One of the best things about studying abroad during the fall semester (and the full year!) is the array of Christmas markets than you can enjoy. Europe really does it up for Christmas, and French Christmas markets are spectacular, along with those of other nations’! Here’s a roundup of the Christmas markets I was able to attend in 2013!
Update: Christmas market additions from 2015!
Of course, the that I knew the best is the one near which I lived! The Christmas market was located within the Esplanade Charles de Gaulle- or park at the end of the Place de la Comédie. The two main passages were lined with chalets selling chocolates, jewelry, scarves, Christmas tree ornaments, decorations, hot wine, or food. A big attraction was the ice skating rink located at the front of all the boutiques, with both French and American Christmas carols playing for the skaters. This first Christmas market was where I- along with all the study abroad students- developed a taste for vin chaud, or mulled wine. You can learn more about the Montpellier Christmas market here.

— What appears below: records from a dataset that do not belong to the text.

--- config.mk ---
export PLATFORM = sky130hd
export DESIGN_NAME = linear_interp_pitch_resampler
export DESIGN_NICKNAME = d
export VERILOG_FILES = /design/src/design/lipr_pkg.sv /design/src/design/lipr_front.sv /design/src/design/lipr_queue.sv /design/src/design/lipr_back.sv /design/src/design/linear_interp_pitch_resampler.sv
export SDC_FILE = /design/constraint.sdc
export NUM_CORES = 1
export LEC_CHECK = 0
export BUFFER_PORTS_ARGS = -buffer_cell sky130_fd_sc_hd__buf_2
export CAP_MARGIN = 20
export CORE_UTILIZATION = 25
export CTS_CLUSTER_DIAMETER = 40
export DETAILED_ROUTE_END_ITERATION = 8
export HOLD_SLACK_MARGIN = 0.1
export PLACE_DENSITY = 0.42
export REMOVE_ABC_BUFFERS = 1
export SETUP_SLACK_MARGIN = 0.02
export SYNTH_ARGS = -nofsm -noshare
export SYNTH_HDL_FRONTEND = slang
export SYNTH_SLANG_ARGS = --single-unit
--- constraint.sdc ---
create_clock -name clk -period 11.6 [get_ports clk]
set_input_delay 1.74 -clock clk [delete_from_list [all_inputs] [get_ports clk]]
set_output_delay 1.74 -clock clk [all_outputs]
set_load 0.01 [all_outputs]
--- src/design/lipr_pkg.sv ---
// Shared types and constants for the linear interpolation pitch resampler.
// No dependencies; every design file imports this package.
`default_nettype none
package lipr_pkg;

  localparam int MAX_SAMPLES = 4096;
  localparam int SAMPLE_W    = 16;
  localparam int FRAC_W      = 16;
  localparam int STEP_W      = 17;
  localparam int CNT_W       = $clog2(MAX_SAMPLES + 1);
  localparam int POS_INT_W   = $clog2(MAX_SAMPLES + 2);
  localparam int POS_W       = POS_INT_W + FRAC_W;
  localparam int DIFF_W      = SAMPLE_W + 1;
  localparam int PROD_W      = 2 * DIFF_W;
  localparam int NUM_W       = PROD_W + 1;

  localparam int QDEPTH      = 4;
  localparam int QPTR_W      = $clog2(QDEPTH);
  localparam int QCNT_W      = $clog2(QDEPTH + 1);

  localparam logic [STEP_W-1:0] STEP_ONE = STEP_W'(65536);

  typedef enum logic {
    CMD_SAMPLE = 1'b0,
    CMD_PAD    = 1'b1
  } cmd_t;

  // One output job: result = a + (b - a) * frac / 2^16, truncated toward zero.
  // Pad outputs travel as a = b = frac = 0.
  typedef struct packed {
    logic signed [SAMPLE_W-1:0] a;
    logic signed [SAMPLE_W-1:0] b;
    logic        [FRAC_W-1:0]   frac;
    logic                       last;
  } job_t;

endpackage
`default_nettype wire

--- src/design/lipr_front.sv ---
// Front end: accepts commands, tracks read position and counts, issues jobs.
// Depends on lipr_pkg.
`default_nettype none
module lipr_front import lipr_pkg::*; (
  input  wire logic                clk,
  input  wire logic                rst,
  input  wire logic                cfg_we,
  input  wire logic [STEP_W-1:0]   cfg_data,
  input  wire logic                in_valid,
  input  wire logic                in_cmd,
  input  wire logic [SAMPLE_W-1:0] in_sample,
  input  wire logic                in_last,
  input  wire logic                q_full,
  output logic                     in_ready,
  output logic                     q_push,
  output job_t                     q_job
);

  logic [STEP_W-1:0]          phase_step;
  logic signed [SAMPLE_W-1:0] previous_sample;
  logic [POS_W-1:0]           read_position;
  logic [CNT_W-1:0]           samples_received;
  logic [CNT_W-1:0]           samples_emitted;
  logic                       input_finished;

  logic                       take;
  cmd_t                       cmd;
  logic [CNT_W-1:0]           j_prev;
  logic [CNT_W-1:0]           j_next;
  logic [CNT_W-1:0]           emitted_next;
  logic                       hit;
  logic                       pad_last;
  logic [STEP_W-1:0]          step;

  assign in_ready     = !q_full;
  assign take         = in_valid && in_ready;
  assign cmd          = cmd_t'(in_cmd);
  assign j_prev       = samples_received - CNT_W'(1);
  assign j_next       = samples_received + CNT_W'(1);
  assign emitted_next = samples_emitted + CNT_W'(1);
  assign step         = phase_step[STEP_W-1] ? phase_step : STEP_ONE;
  assign hit          = (samples_received != '0) &&
                        (read_position[POS_W-1:FRAC_W] == POS_INT_W'(j_prev));
  assign pad_last     = emitted_next >= samples_received;

  always_comb begin
    q_push = 1'b0;
    q_job  = '0;
    if (take) begin
      unique case (cmd)
        CMD_SAMPLE: begin
          if (!input_finished && hit) begin
            q_push     = 1'b1;
            q_job.a    = previous_sample;
            q_job.b    = $signed(in_sample);
            q_job.frac = read_position[FRAC_W-1:0];
          end
        end
        CMD_PAD: begin
          if (input_finished) begin
            q_push     = 1'b1;
            q_job.last = pad_last;
          end
        end
        default: ;
      endcase
    end
  end

  always_ff @(posedge clk) begin
    if (rst) begin
      phase_step       <= STEP_ONE;
      previous_sample  <= '0;
      read_position    <= '0;
      samples_received <= '0;
      samples_emitted  <= '0;
      input_finished   <= 1'b0;
    end else begin
      if (cfg_we) phase_step <= cfg_data;
      if (take) begin
        unique case (cmd)
          CMD_SAMPLE: begin
            if (!input_finished) begin
              samples_received <= j_next;
              previous_sample  <= $signed(in_sample);
              if (hit) begin
                samples_emitted <= emitted_next;
                read_position   <= read_position + POS_W'(step);
              end
              if (in_last || (j_next >= CNT_W'(MAX_SAMPLES))) input_finished <= 1'b1;
            end
          end
          CMD_PAD: begin
            if (input_finished) begin
              if (pad_last) begin
                previous_sample  <= '0;
                read_position    <= '0;
                samples_received <= '0;
                samples_emitted  <= '0;
                input_finished   <= 1'b0;
              end else begin
                samples_emitted <= emitted_next;
              end
            end
          end
          default: ;
        endcase
      end
    end
  end

endmodule
`default_nettype wire

--- src/design/lipr_queue.sv ---
// Short register FIFO of jobs between the front end and the arithmetic back end.
// Depends on lipr_pkg.
`default_nettype none
module lipr_queue import lipr_pkg::*; (
  input  wire logic clk,
  input  wire logic rst,
  input  wire logic push,
  input  job_t      push_job,
  input  wire logic pop,
  output logic      full,
  output logic      head_valid,
  output job_t      head
);

  job_t              entries [QDEPTH];
  logic [QPTR_W-1:0] wr_ptr;
  logic [QPTR_W-1:0] rd_ptr;
  logic [QCNT_W-1:0] count;

  assign full       = count == QCNT_W'(QDEPTH);
  assign head_valid = count != '0;
  assign head       = entries[rd_ptr];

  always_ff @(posedge clk) begin
    if (rst) begin
      wr_ptr <= '0;
      rd_ptr <= '0;
      count  <= '0;
    end else begin
      if (push) wr_ptr <= wr_ptr + QPTR_W'(1);
      if (pop)  rd_ptr <= rd_ptr + QPTR_W'(1);
      if (push && !pop)      count <= count + QCNT_W'(1);
      else if (pop && !push) count <= count - QCNT_W'(1);
    end
  end

  always_ff @(posedge clk) begin
    if (push) entries[wr_ptr] <= push_job;
  end

endmodule
`default_nettype wire

--- src/design/lipr_back.sv ---
// Back end: multiply stage, then add-and-truncate into the output register.
// Depends on lipr_pkg.
`default_nettype none
module lipr_back import lipr_pkg::*; (
  input  wire logic                clk,
  input  wire logic                rst,
  input  wire logic                q_valid,
  input  job_t                     q_head,
  output logic                     q_pop,
  output logic                     out_valid,
  input  wire logic                out_ready,
  output logic [SAMPLE_W-1:0]      out_data,
  output logic                     out_last
);

  logic                       s1_valid;
  logic signed [SAMPLE_W-1:0] s1_a;
  logic signed [PROD_W-1:0]   s1_prod;
  logic                       s1_last;

  logic                       load_out;
  logic                       load_s1;
  logic signed [DIFF_W-1:0]   diff;
  logic signed [DIFF_W-1:0]   frac_s;
  logic signed [NUM_W-1:0]    num;
  logic signed [NUM_W-1:0]    biased;

  assign load_out = !out_valid || out_ready;
  assign load_s1  = !s1_valid || load_out;
  assign q_pop    = q_valid && load_s1;

  assign diff   = $signed({q_head.b[SAMPLE_W-1], q_head.b}) -
                  $signed({q_head.a[SAMPLE_W-1], q_head.a});
  assign frac_s = $signed({1'b0, q_head.frac});

  // Truncate toward zero: bias negative sums by 2^16 - 1 before the shift.
  assign num    = $signed({{(NUM_W-SAMPLE_W-FRAC_W){s1_a[SAMPLE_W-1]}}, s1_a, FRAC_W'(0)}) +
                  $signed({s1_prod[PROD_W-1], s1_prod});
  assign biased = num[NUM_W-1] ? num + NUM_W'(65535) : num;

  always_ff @(posedge clk) begin
    if (rst) begin
      s1_valid  <= 1'b0;
      out_valid <= 1'b0;
    end else begin
      if (load_s1)  s1_valid  <= q_valid;
      if (load_out) out_valid <= s1_valid;
    end
  end

  always_ff @(posedge clk) begin
    if (q_pop) begin
      s1_a    <= q_head.a;
      s1_prod <= diff * frac_s;
      s1_last <= q_head.last;
    end
    if (s1_valid && load_out) begin
      out_data <= biased[FRAC_W+SAMPLE_W-1:FRAC_W];
      out_last <= s1_last;
    end
  end

endmodule
`default_nettype wire

--- src/design/linear_interp_pitch_resampler.sv ---
// Top level of the linear interpolation pitch resampler.
// Depends on lipr_pkg, lipr_front, lipr_queue and lipr_back.
`default_nettype none
// The block takes one request per clock on the slave stream and returns one
// interpolated sample per clock on the master stream while the sink keeps up.
// A request is a sample (tuser 0, tlast marks the end of the block) or a pad
// tick (tuser 1). The front end decides in the accepting cycle whether a
// request yields an output, so a dropped request costs only its acceptance.
// Jobs cross a four-entry queue into the back end, whose 17x17 multiply
// stage and add/truncate output register each register the result in turn
// before it is offered on the master side. s_tready drops only when the
// queue is full, which needs a stalled master side. phase_step is written
// through cfg_we/cfg_data; the user must write it only while the block is
// idle, which the block itself does not enforce. It applies from the next
// position advance; values below 1.0 act as 1.0.
module linear_interp_pitch_resampler import lipr_pkg::*; (
  input  wire logic                clk,
  input  wire logic                rst,
  input  wire logic                cfg_we,
  input  wire logic [STEP_W-1:0]   cfg_data,   // phase_step, unsigned Q1.16
  input  wire logic                s_tvalid,
  output logic                     s_tready,
  input  wire logic [SAMPLE_W-1:0] s_tdata,    // [15:0] sample_in
  input  wire logic                s_tuser,    // [0] command
  input  wire logic                s_tlast,    // last_in
  output logic                     m_tvalid,
  input  wire logic                m_tready,
  output logic [SAMPLE_W-1:0]      m_tdata,    // [15:0] sample_out
  output logic                     m_tlast     // last_out
);

  logic q_push;
  job_t q_job;
  logic q_full;
  logic q_valid;
  job_t q_head;
  logic q_pop;

  // Classify each request and hold the block position and counts.
  lipr_front u_front (
    .clk       (clk),
    .rst       (rst),
    .cfg_we    (cfg_we),
    .cfg_data  (cfg_data),
    .in_valid  (s_tvalid),
    .in_cmd    (s_tuser),
    .in_sample (s_tdata),
    .in_last   (s_tlast),
    .q_full    (q_full),
    .in_ready  (s_tready),
    .q_push    (q_push),
    .q_job     (q_job)
  );

  // Decouple the two halves so a stalled sink does not stall the front at once.
  lipr_queue u_queue (
    .clk        (clk),
    .rst        (rst),
    .push       (q_push),
    .push_job   (q_job),
    .pop        (q_pop),
    .full       (q_full),
    .head_valid (q_valid),
    .head       (q_head)
  );

  // Interpolate and hold the result until the sink takes it.
  lipr_back u_back (
    .clk       (clk),
    .rst       (rst),
    .q_valid   (q_valid),
    .q_head    (q_head),
    .q_pop     (q_pop),
    .out_valid (m_tvalid),
    .out_ready (m_tready),
    .out_data  (m_tdata),
    .out_last  (m_tlast)
  );

endmodule
`default_nettype wire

As Lyon is a much bigger city than Montpellier, there were 3 Christmas markets in the city. During our brief stay, my friends Brooke and Emma and I visited 2. The first was located at Place Carnot and overwhelmed us initially with all the food offerings. Chalets lined the entire park, with a stronger emphasis on snacks than gifts, although both were present. We were particularly enhanced by the sweet selection….You can learn more about the Lyon Christmas options here.
The second market we hit up was geared more towards families with children. Located at Croix Rousse, the main attraction was a covered petting zoo with cows, goats, pigs, and other farm animals. Of course we had to try it out…
Brooke, Emma and I managed to hit up even more markets in Munich…3! When we first arrived, my college friend Jaime met us in Munich and whisked us away to the Tollwood Christmas market. Filling an entire field full of enormous tents, this first taste of Germany gave us an idea that bigger is actually better. Tents full of artisan products and jewelry, as well as home decorations, contrasted with the multicolored light display silhouetted against the medieval cathedral.
The main Christmas market at Marienplatz was basically the ideal Christmas fantasy. Squeezed right next to the iconic Munich New Town Hall, decorated chalets full of Christmas decorations were overflowing into the streets.
Our third and final German Christmas market was located at the English Gardens. Smaller than the one at Marienplatz, this line of chalets had lots of our favorite foods: schnitzel! We managed to warm up by having some schnitzel and sausages while getting ready for our early flight the next day. Learn more about the Christmas markets of Munich here.
A brief stop on our tour of Nice, the Christmas market located at Place Massena was more colorful than any of the previous Christmas markets! Overflowing with light decorations- a ferris wheel, Christmas trees, even a statue of a Buddha, the Nice Christmas market echoed the pink and yellow architecture of the region. Brooke and I sampled some hot wine and our favorite pastry, mousse tetes, and soaked in the holiday spirit. Learn more here.
The day trip that Brooke and I took into Austria wouldn’t have been complete without a trip to a Christmas market. Located in Cathedral Square, the magnificent church provides a backdrop to the event. The chalets are arranged in a circular pattern so as to ease the flow of traffic- which we greatly appreciated!- and hot food such as bratwursts, schnitzel and big pretzels were available at every other table. Read more here.
One of the reasons my mom picked Perpignan for our Christmas tour was that the market was open until after New Years. Although the holiday had passed, we spent some time exploring the line of chalets along the river Basse. Read more about Perpignan here.
We ventured down from the fortified city of Carcassonne just long enough to explore the Christmas market in the lower town. We got our best views of the market from the Ferris Wheel located at the front of all the chalets! I introduced my family to mousse tetes and got to see my final Christmas market of 2013.
Paris has a whopping seventeen Christmas markets, of which I was able to visit 3: the Champs-Elysées, the Eiffel Tower, and Notre Dame. My favorite was the long stretch down the Champs-Elysées- surprisingly a lot less pricey than the other Christmas markets!
While in Berlin, we managed to hit up 4 separate Christmas markets- and no one does it better than the Germans. Seriously, German Christmas markets are what the ones in France are modeled after- and there`s nothing better than the real thing! Adam and I had the chance to visit these markets on Christmas Eve and Christmas day themselves, which was amazing; bratwurst, currywurst, gluhwein, and more for Christmas meals!
The Christmas markets in the Austrian capitol stay open until New Years- so we got to profit from that! This one is on Maria Theresien Platz and features gourmet treats and artisan decorations (and a price hike!)